In a way, the journalist, to do him justice, also echoed my own opinion by giving information regarding the lack of security arrangements, especially as the use made by the tunnel’s managers of their income (and profits) has never been in the interest of the users, essentially the trucks and cars. We have here yet another example, first, of the rule that profits must override everything else and, second, that the journalistic world is convinced that it knows everything, or would have us believe so, even when it has to rely on invention. In this case the journalist gave the impression to his readers that he was himself present at the time of the accident, and knew more about it than the police or even the French President. He could not care less whether he is right or not to say that a heavy goods vehicle is the same thing as a «zero truck» and is responsible for the carnage. Perhaps this gentleman forgot to contain his emotion and to give objective information as any self-respecting journalist should. Above all, could he have forgotten that at the wheel of this «zero truck» there was a driver simply doing his job and, that, whatever the verdict regarding his legal responsibility, he will, sadly for him, suffer the psychological effects for the rest of his days? By the diabolical hazard of the way our roads work, he found himself at the wheel of a truck loaded with cooking oil and flour, which merely worsened the problem. Here again, we have a chain of circumstances based on the lack of anticipation founded on considerations of hard cash and the need to stick to the tightest of schedules.

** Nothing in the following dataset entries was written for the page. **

## config.mk

```make
export PLATFORM = sky130hd
export DESIGN_NAME = rc5_key_sched_ctrl
export DESIGN_NICKNAME = d
export VERILOG_FILES = /design/src/rtl/rc5_key_sched_ctrl.sv
export SDC_FILE = /design/constraint.sdc
export NUM_CORES = 1
export LEC_CHECK = 0
export ABC_CLOCK_PERIOD_IN_PS = 5600
export CORE_MARGIN = 4
export CORE_UTILIZATION = 55
export CTS_CLUSTER_DIAMETER = 150
export DETAILED_ROUTE_END_ITERATION = 10
export DONT_BUFFER_PORTS = 1
export PLACE_DENSITY = 0.7
export SLEW_MARGIN = 40
export SYNTH_ARGS = -nofsm -noshare
export SYNTH_HDL_FRONTEND = slang
export SYNTH_SLANG_ARGS = --single-unit
```

## constraint.sdc

```tcl
create_clock -name clk -period 5.6 [get_ports clk]
set_clock_uncertainty 0.05 [all_clocks]
set_input_delay 1.12 -clock clk [delete_from_list [all_inputs] [get_ports clk]]
set_output_delay 1.12 -clock clk [all_outputs]
set_load 0.02 [all_outputs]
```

## src/rtl/rc5_key_sched_ctrl.sv

```systemverilog
// RC5 key-schedule sequencer: loads L, fills S with Pw/Qw, runs the mixer, then hands S to the cipher.
// Optional build macro RC5_L_WIPE_EN adds a WIPE_L pass that zeroes L before READY.
module rc5_key_sched_ctrl #(
    parameter int unsigned     W   = 32,
    parameter int unsigned     C   = 4,
    parameter int unsigned     T   = 26,
    parameter logic [W-1:0]    P   = 32'hB7E15163,
    parameter logic [W-1:0]    Q   = 32'h9E3779B9,
    localparam int unsigned    LAW = (C > 1) ? $clog2(C) : 1,
    localparam int unsigned    SAW = (T > 1) ? $clog2(T) : 1
) (
    input  logic           clk,
    input  logic           rst,
    input  logic           iStart,
    input  logic           iKeyValid,
    input  logic [W-1:0]   iKeyWord,
    output logic           oKeyReady,
    output logic           oMixStart,
    input  logic           iMixDone,
    input  logic [LAW-1:0] iMixLAddr,
    input  logic [W-1:0]   iMixLData,
    input  logic           iMixLWe,
    input  logic [SAW-1:0] iMixSAddr,
    input  logic [W-1:0]   iMixSData,
    input  logic           iMixSWe,
    input  logic [SAW-1:0] iEncSAddr,
    output logic [LAW-1:0] oLAddr,
    output logic [W-1:0]   oLData,
    output logic           oLWe,
    output logic [SAW-1:0] oSAddr,
    output logic [W-1:0]   oSData,
    output logic           oSWe,
    output logic           oBusy,
    output logic           oReady
);

    typedef enum logic [2:0] {
        IDLE   = 3'd0,
        LOAD_L = 3'd1,
        INIT_S = 3'd2,
        MIX    = 3'd3,
        FLUSH  = 3'd4,
        READY  = 3'd5
`ifdef RC5_L_WIPE_EN
        , WIPE_L = 3'd6
`endif
    } state_t;

    localparam logic [LAW-1:0] L_LAST = LAW'(C - 1);
    localparam logic [SAW-1:0] S_LAST = SAW'(T - 1);

    state_t         state_q, state_d;
    logic [LAW-1:0] idx_q, idx_d;
    logic [SAW-1:0] i_q, i_d;
    logic [W-1:0]   acc_q, acc_d;
    logic           key_ready_q, key_ready_d;
    logic           mix_start_q, mix_start_d;
    logic           busy_q, busy_d;
    logic           ready_q, ready_d;

    logic [LAW-1:0] l_addr;
    logic [W-1:0]   l_data;
    logic           l_we;
    logic [SAW-1:0] s_addr;
    logic [W-1:0]   s_data;
    logic           s_we;

    always_comb begin
        state_d = state_q;
        idx_d   = idx_q;
        i_d     = i_q;
        acc_d   = acc_q;
        case (state_q)
            IDLE, READY: begin
                if (iStart) begin
                    state_d = LOAD_L;
                    idx_d   = '0;
                end
            end
            LOAD_L: begin
                if (iKeyValid) begin
                    if (idx_q == L_LAST) begin
                        state_d = INIT_S;
                        idx_d   = '0;
                        i_d     = '0;
                        acc_d   = P;
                    end else begin
                        idx_d = idx_q + 1'b1;
                    end
                end
            end
            INIT_S: begin
                acc_d = acc_q + Q;
                if (i_q == S_LAST) begin
                    state_d = MIX;
                    i_d     = '0;
                end else begin
                    i_d = i_q + 1'b1;
                end
            end
            MIX: begin
                if (iMixDone) state_d = FLUSH;
            end
            FLUSH: begin
`ifdef RC5_L_WIPE_EN
                state_d = WIPE_L;
                idx_d   = '0;
`else
                state_d = READY;
`endif
            end
`ifdef RC5_L_WIPE_EN
            WIPE_L: begin
                if (idx_q == L_LAST) begin
                    state_d = READY;
                    idx_d   = '0;
                end else begin
                    idx_d = idx_q + 1'b1;
                end
            end
`endif
            default: state_d = IDLE;
        endcase
    end

    // Control outputs are decoded from the next state so they line up with the state register.
    always_comb begin
        key_ready_d = (state_d == LOAD_L);
        mix_start_d = (state_d == MIX) || (state_d == FLUSH);
        busy_d      = (state_d != IDLE) && (state_d != READY);
        ready_d     = (state_d == READY);
    end

    always_ff @(posedge clk or negedge rst) begin
        if (!rst) begin
            state_q     <= IDLE;
            idx_q       <= '0;
            i_q         <= '0;
            acc_q       <= '0;
            key_ready_q <= 1'b0;
            mix_start_q <= 1'b0;
            busy_q      <= 1'b0;
            ready_q     <= 1'b0;
        end else begin
            state_q     <= state_d;
            idx_q       <= idx_d;
            i_q         <= i_d;
            acc_q       <= acc_d;
            key_ready_q <= key_ready_d;
            mix_start_q <= mix_start_d;
            busy_q      <= busy_d;
            ready_q     <= ready_d;
        end
    end

    // RAM port muxes: exactly one master per state, selected by the state register only.
    always_comb begin
        l_addr = '0;
        l_data = '0;
        l_we   = 1'b0;
        s_addr = '0;
        s_data = '0;
        s_we   = 1'b0;
        case (state_q)
            LOAD_L: begin
                l_addr = idx_q;
                l_data = iKeyWord;
                l_we   = iKeyValid;
            end
            INIT_S: begin
                s_addr = i_q;
                s_data = acc_q;
                s_we   = 1'b1;
            end
            MIX, FLUSH: begin
                l_addr = iMixLAddr;
                l_data = iMixLData;
                l_we   = iMixLWe;
                s_addr = iMixSAddr;
                s_data = iMixSData;
                s_we   = iMixSWe;
            end
`ifdef RC5_L_WIPE_EN
            WIPE_L: begin
                l_addr = idx_q;
                l_we   = 1'b1;
            end
`endif
            READY: begin
                s_addr = iEncSAddr;
            end
            default: ;
        endcase
    end

    assign oLAddr    = l_addr;
    assign oLData    = l_data;
    assign oLWe      = l_we;
    assign oSAddr    = s_addr;
    assign oSData    = s_data;
    assign oSWe      = s_we;
    assign oKeyReady = key_ready_q;
    assign oMixStart = mix_start_q;
    assign oBusy     = busy_q;
    assign oReady    = ready_q;

endmodule

```

Word level (Yosys, flattened, before mapping)
Cells that the tools add are included.

word-level totals
  flip-flop bits (word level) = 46
  latch bits = 0
  bits in writable memories = 0
  bits in read-only memories = 0
  input port bits = 115
  output and inout port bits = 77
  logic and storage cells = 59
  memories kept = 0

cells by class
  add/subtract/negate cells = 3
  $mul = 0
  divide/modulo/power cells = 0
  magnitude comparators = 0
  equality and inequality tests = 15
  shift-type cells = 0
  muxes and demuxes = 23
  bitwise operators = 0
  reduce and logical (&&, ||, !) cells = 10

operators by type and width
  operator                  count
  $pmux W32 S2              3
  $mux W32                  2
  $add A32 B32 Y32 const B  1
  $mux W3                   5
  $mux W5                   3
  $pmux W3 S5               1
  $pmux W5 S3               1
  $eq A3 B3 Y1 const B      4
  $pmux W5 S2               1
  $eq A3 B2 Y1 const B      3
  $pmux W2 S2               2
  $eq A3 B1 Y1 const B      2
  $mux W2                   3
  $ne A2 B2 Y1 const B      3
  $reduce_and A3 Y1         2
  $add A5 B1 Y5 const B     1
  $eq A5 B5 Y1 const B      1
  $pmux W1 S2               2
  $reduce_bool A2 Y1        2
  $reduce_or A2 Y1          2
  $logic_not A3 Y1          1
  $ne A3 B3 Y1 const B      1
  $reduce_bool A3 Y1        1
  $add A2 B1 Y2 const B     1
  other kinds (3)           3

Longest topological paths before layout
  depth in word-level cells = 6
  gate-level depth with buffers = 8
  mapped depth without buffers = 7

Least setup slack after synthesis
Ideal clock, no wire load.

  kind = register to output
  start point = register state_q[2]
  end point = output oSData[0]
  arrival time = 1.786 ns
  required time = 4.430 ns
  slack = 2.644 ns
  stages on the path, launching flop included = 6
  path buffers = 3
  cells stage by stage = dfrtp_1 -> clkbuf_1 -> nor3b_2 -> clkbuf_1 -> buf_1 -> a22o_1

on the way
  longest elaborated chain between the ends = 3
  elaborated cells on any way between the ends = 5
  those cells by class = eq/ne: 3; mux: 1; reduce/logical: 1

RTL lines
  what                                          line  RTL
  start: declaration                            52    state_t state_q, state_d;
  start signal: assignment                      145   state_q <= state_d;
  $eq A3 B2 Y1 or $eq A3 B3 Y1 (tied branches)  164   case (state_q)
  $reduce_or A2 Y1                              164
  $pmux W32 S2 (*)                              164
  end: declaration                              31    output logic [W-1:0] oSData,

Mark *: on every way between the ends. The rest lies on a longest branch, timed or not.

Worst setup path after layout
  start point = register state_q[0]
  end point = output oSData[19]

Same word-level chain as after synthesis.

==> metrics <==
vias in the first global route=3,019; Die Wd=87.9 um; Layout area overhead=2.89%; Core ar.=6060 um2; Post-CTS Resized=0; Worst Setup Start Kind=flop; overflow left after global routing=0; critical-path cell list=nor2b_1 -> nand2_1 -> o21ai_4 -> buf_4 -> nand2_1 -> o21ai_0; Starting Density=0.579; worst setup path start=state_q[0]; TNS Setup=0 ns; cell with the most instances after synthesis=a22o_1; global-route wire length before repair=15,300 um; # diodes=0; die span in y=87.9 um; Worst EP arrival=2.46 ns; Final Wtd Congestion=0.843; nets=508; WP buf/inv=1; Register Area=1150 um2; row count=28; Routed Antenna Nets=0; Synth Flop Type=dfrtp_1; Crit path largest cell delay=0.67 ns; crit share post-route=0.649; crit end category=output pin; H-tree levels=2; clock sink count=46; number of distinct library cells after synthesis=56; # hold bufs at CTS=0; Via density=7.09; ys async rst share=1.00; IO buf count=0; Syn. warnings=0; CP most frequent cell=nand2_1; FMAX=275 MHz; Seq cells post-synth=46; Post-Route WL=10,400 um; CP Class=reg -> out; Slowest cell on crit path=dfrtp_2; Detailed Place HPWL=7690 um; unrepaired setup endpoints after global routing=no; CTS max path bufs=2; area of the multi-input gates=2230 um2; Post-synth EDFFs=0; slew margin rel.=0.451; First-pass DRT Iterations=5; Post CTS Setup Buffer Count=0; largest net degree at the start of global routing=68; total track usage=0.255; Clock Latency Late Sink=0.30 ns; mapped cell area=3510 um2; Num CTS Buffers=5; Post-Synthesis Net Count=528; worst vdd ir=474 uV; Final Util=0.596; layout cells sized above 1=0.0617; delay-heaviest family, CP=flip-flops; crit path time final=3.63 ns; Hold WC Path Type=in -> async; FILL cells=540; worst slew pin tran=0.817 ns; cell count after synthesis=409; initial antenna violation count=0; critical-path maximum fanout=67; P_leak=1.41 nW; Clock transition at path regs=0.09 ns; FF-to-FF setup slack=2.82 ns; Root Driver=clkbuf_8; Yosys top cell area share=0.328; vias post-DR=3,290; top cells by count, synth=63 x a22o_1, 46 x dfrtp_1, 40 x nand2_1; Synth area leaders=dfrtp_1 33%, a22o_1 16%, mux2i_1 5.7%; Die ar.=7730 um2; wire per inst=22.3 um; Hold Vio Cnt, Final=0; worst reg2reg path startpoint=state_q[0]; power density over the cells=618 nW/um2; critical path data required time=4.43 ns; register area share after synthesis=0.328; # DRC=0; Crit path depth=6; Avg Cell Area, Syn=8.59 um2; cell taking the most area after synthesis=dfrtp_1; Reg2Reg Depth=5; I/O pin cnt=192; outcome=complete, no violations; initial drt markers=198; CP Capture Point=oSData[19]; Slew Limit Fails=0; Reg-to-Reg End=acc_q[31]; CTS tree=built; max_cap viols=0; # setup viols final=0
==> per-stage QoR <==
step           hold slack (ns)  power, mW  std cells  setup WS, ns  instance area [um2]
2_1_floorplan            0.421       1.82        409          2.64                 3510
3_3_place_gp             0.453       2.00        457          2.19                 3530
3_5_place_dp             0.457       2.03        457          2.07                 3530
4_1_cts                  0.440       2.23        464          1.72                 3610
5_1_grt                  0.430       2.41        464          1.78                 3610
6_report                 0.451       2.23        464          1.97                 3610
==> layout make-up <==
type,instances,area share
Clock buffer,5,0.0190
Clock inverter,2,0.00416
Inverter,4,0.00416
Multi-Input combinational cell,327,0.617
Sequential cell,46,0.319
Tap cell,75,0.0260
Timing Repair Buffer,5,0.0104
==> power by group <==
part | switching, mW | total, mW | internal (mW)
registers | 0.299 | 0.780 | 0.480
clock network | 0.116 | 0.201 | 0.0854
logic | 0.802 | 1.25 | 0.449
total | 1.22 | 2.23 | 1.01
==> routing by layer <==
layer,wire (um),track usage
met1,4180,0.340
met2,5430,0.448
met3,707,0.0357
met4,44,0.0446
met5,0,0
==> worst min-delay path by stage <==
stage / start / end / slack (ns) / cells past startpoint
CTS: rst / acc_q[3] / 0.44 / 0
floorplan: acc_q[30] / acc_q[30] / 0.42 / 1
detailed placement: acc_q[30] / acc_q[30] / 0.46 / 1
global placement: acc_q[30] / acc_q[30] / 0.45 / 1
finish: rst / acc_q[3] / 0.45 / 0
global route: rst / acc_q[3] / 0.43 / 0
==> kinds of logic (layout without fill, tap and decap cells) <==
logic type	count (synthesis)	in the layout	synth area share
xor+xnor	11	11	0.0274
fa+ha+maj	4	4	0.0143
mux	22	22	0.0634
simple gates	139	139	0.202
buf+inv	36	16	0.0438
compound gates	151	151	0.321
flops	46	46	0.328
==> worst reg2reg max path, cell delays in order (launching register included) <==
cell and delay [ns]:
dfrtp_2 0.67, nor3b_4 0.32, buf_4 0.35, nand3_1 0.59
and3_1 0.43, a211oi_1 0.27
==> state kept, by name, indices dropped and copies added (netlist names) <==
name       cells
acc_q         32
i_q            5
idx_q          2
oBusy          1
oKeyReady      1
oMixStart      1
oReady         1
state_q        3
==> placed cells by master, fill, tap and decap left out, types with 4 or more instances in the layout <==
| cell type | count |
|---|---|
| xor2_1 | 4 |
| ha_1 | 4 |
| xnor2_1 | 7 |
| nor4_1 | 4 |
| nand2_1 | 40 |
| a21oi_1 | 15 |
| nor2_1 | 30 |
| nor2b_1 | 4 |
| dfrtp_1 | 45 |
| o22ai_1 | 9 |
| nor3_1 | 14 |
| clkbuf_8 | 5 |
| buf_4 | 5 |
| a22o_1 | 63 |
| mux2i_1 | 20 |
| and3_1 | 4 |
| o21ai_0 | 24 |
| a31oi_1 | 7 |
| or3_1 | 6 |
| a211oi_1 | 7 |
| nand2b_1 | 6 |
| nand3_1 | 10 |
| inv_1 | 4 |
Power figures use the tool's default switching activity.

None of this will prevent the ordinary reader and future driver, thanks to these exaggerated journalistic remarks about heavy vehicles, from unconsciously making the following mental associations: danger-truck, truck-danger, danger-danger, danger-fear, fear destroying all the brain’s capacity for proper functioning, destroying his reflexes the next time he finds himself on the road alongside a truck. This will lead him into monumental imbecilities and, unconsciously, arouse the aggressiveness of the trucker, who will not understand why the car has placed itself in such a position of insecurity vis-à-vis himself when the car is such a ridiculous little insect compared with a truck. The result is to create an explosive cocktail of collisions and serious accidents due mainly to car-drivers’ ignorance of trucks, of how to behave towards them and of the very burdensome responsibility that the truckers have in their hands, literally and metaphorically. Marx showed that goods were only truly valuable when transported from one point to another. This being so, why should there be such hatred towards the drivers of heavy vehicles who are only doing their job — a very real job in a country like ours where the drivers’ brains are fully active, despite what many people seem to think. And this brain, after thousands of hours at the wheel, gradually blends into the vehicle being driven, in a kind of pernicious erosion. I would strongly advise anyone to drive a vehicle of this kind even just ten miles in order to appreciate the qualities and patience needed to do this job. As for those who are incapable of going more than a year without having an accident, whether they are responsible or not, I can imagine them going no further than half a mile before escaping as fast as they can to a quieter and less dangerous place — an office, for example – safely surrounded by four walls and wait there for the loudmouths to tell them how to think or act. Most employees of all grades and in all fields can put down their pens, make mistakes of all kinds and this will never or very rarely have serious effects. Truckers, in return for wages and working conditions that are often atrocious, are required to make not the slightest error, being the slaves of modern times.

A major French characteristic is to look at problems from the wrong end and above all never confront reality. The scapegoats of the French press are the drivers and the police, the poor police who are attacked and insulted by scum of all kinds and, when one of them by misfortune retaliates, the journalists delight to put him in the public pillory. But when some dangerous individual injures a policeman there are no complaints. Incidentally, it may be a good thing for some that thousands of cars are deliberately set on fire each year in France as this and other phenomena of insecurity are good for trade.

Some of you youngsters when you go for bus drivers or the fuzz or the truckers, you are attacking the wrong target; you are attacking your own side, destroying not only yourselves but the people in the same social situation as yours, living in the same kind of place, whether it be a hundred yards away or 600 miles. Your hatred has been steered towards these professions and, if you think a little, you will see that you are destroying your own parish and your own purse, the result being to descend even lower than you now are. All those, young and old, who blindly follow a certain journalistic system in all things that run counter to life in the community that is ruled by commonsense, play into the hands of a system that is against them but benefits those who say “do as I say, not as I do”.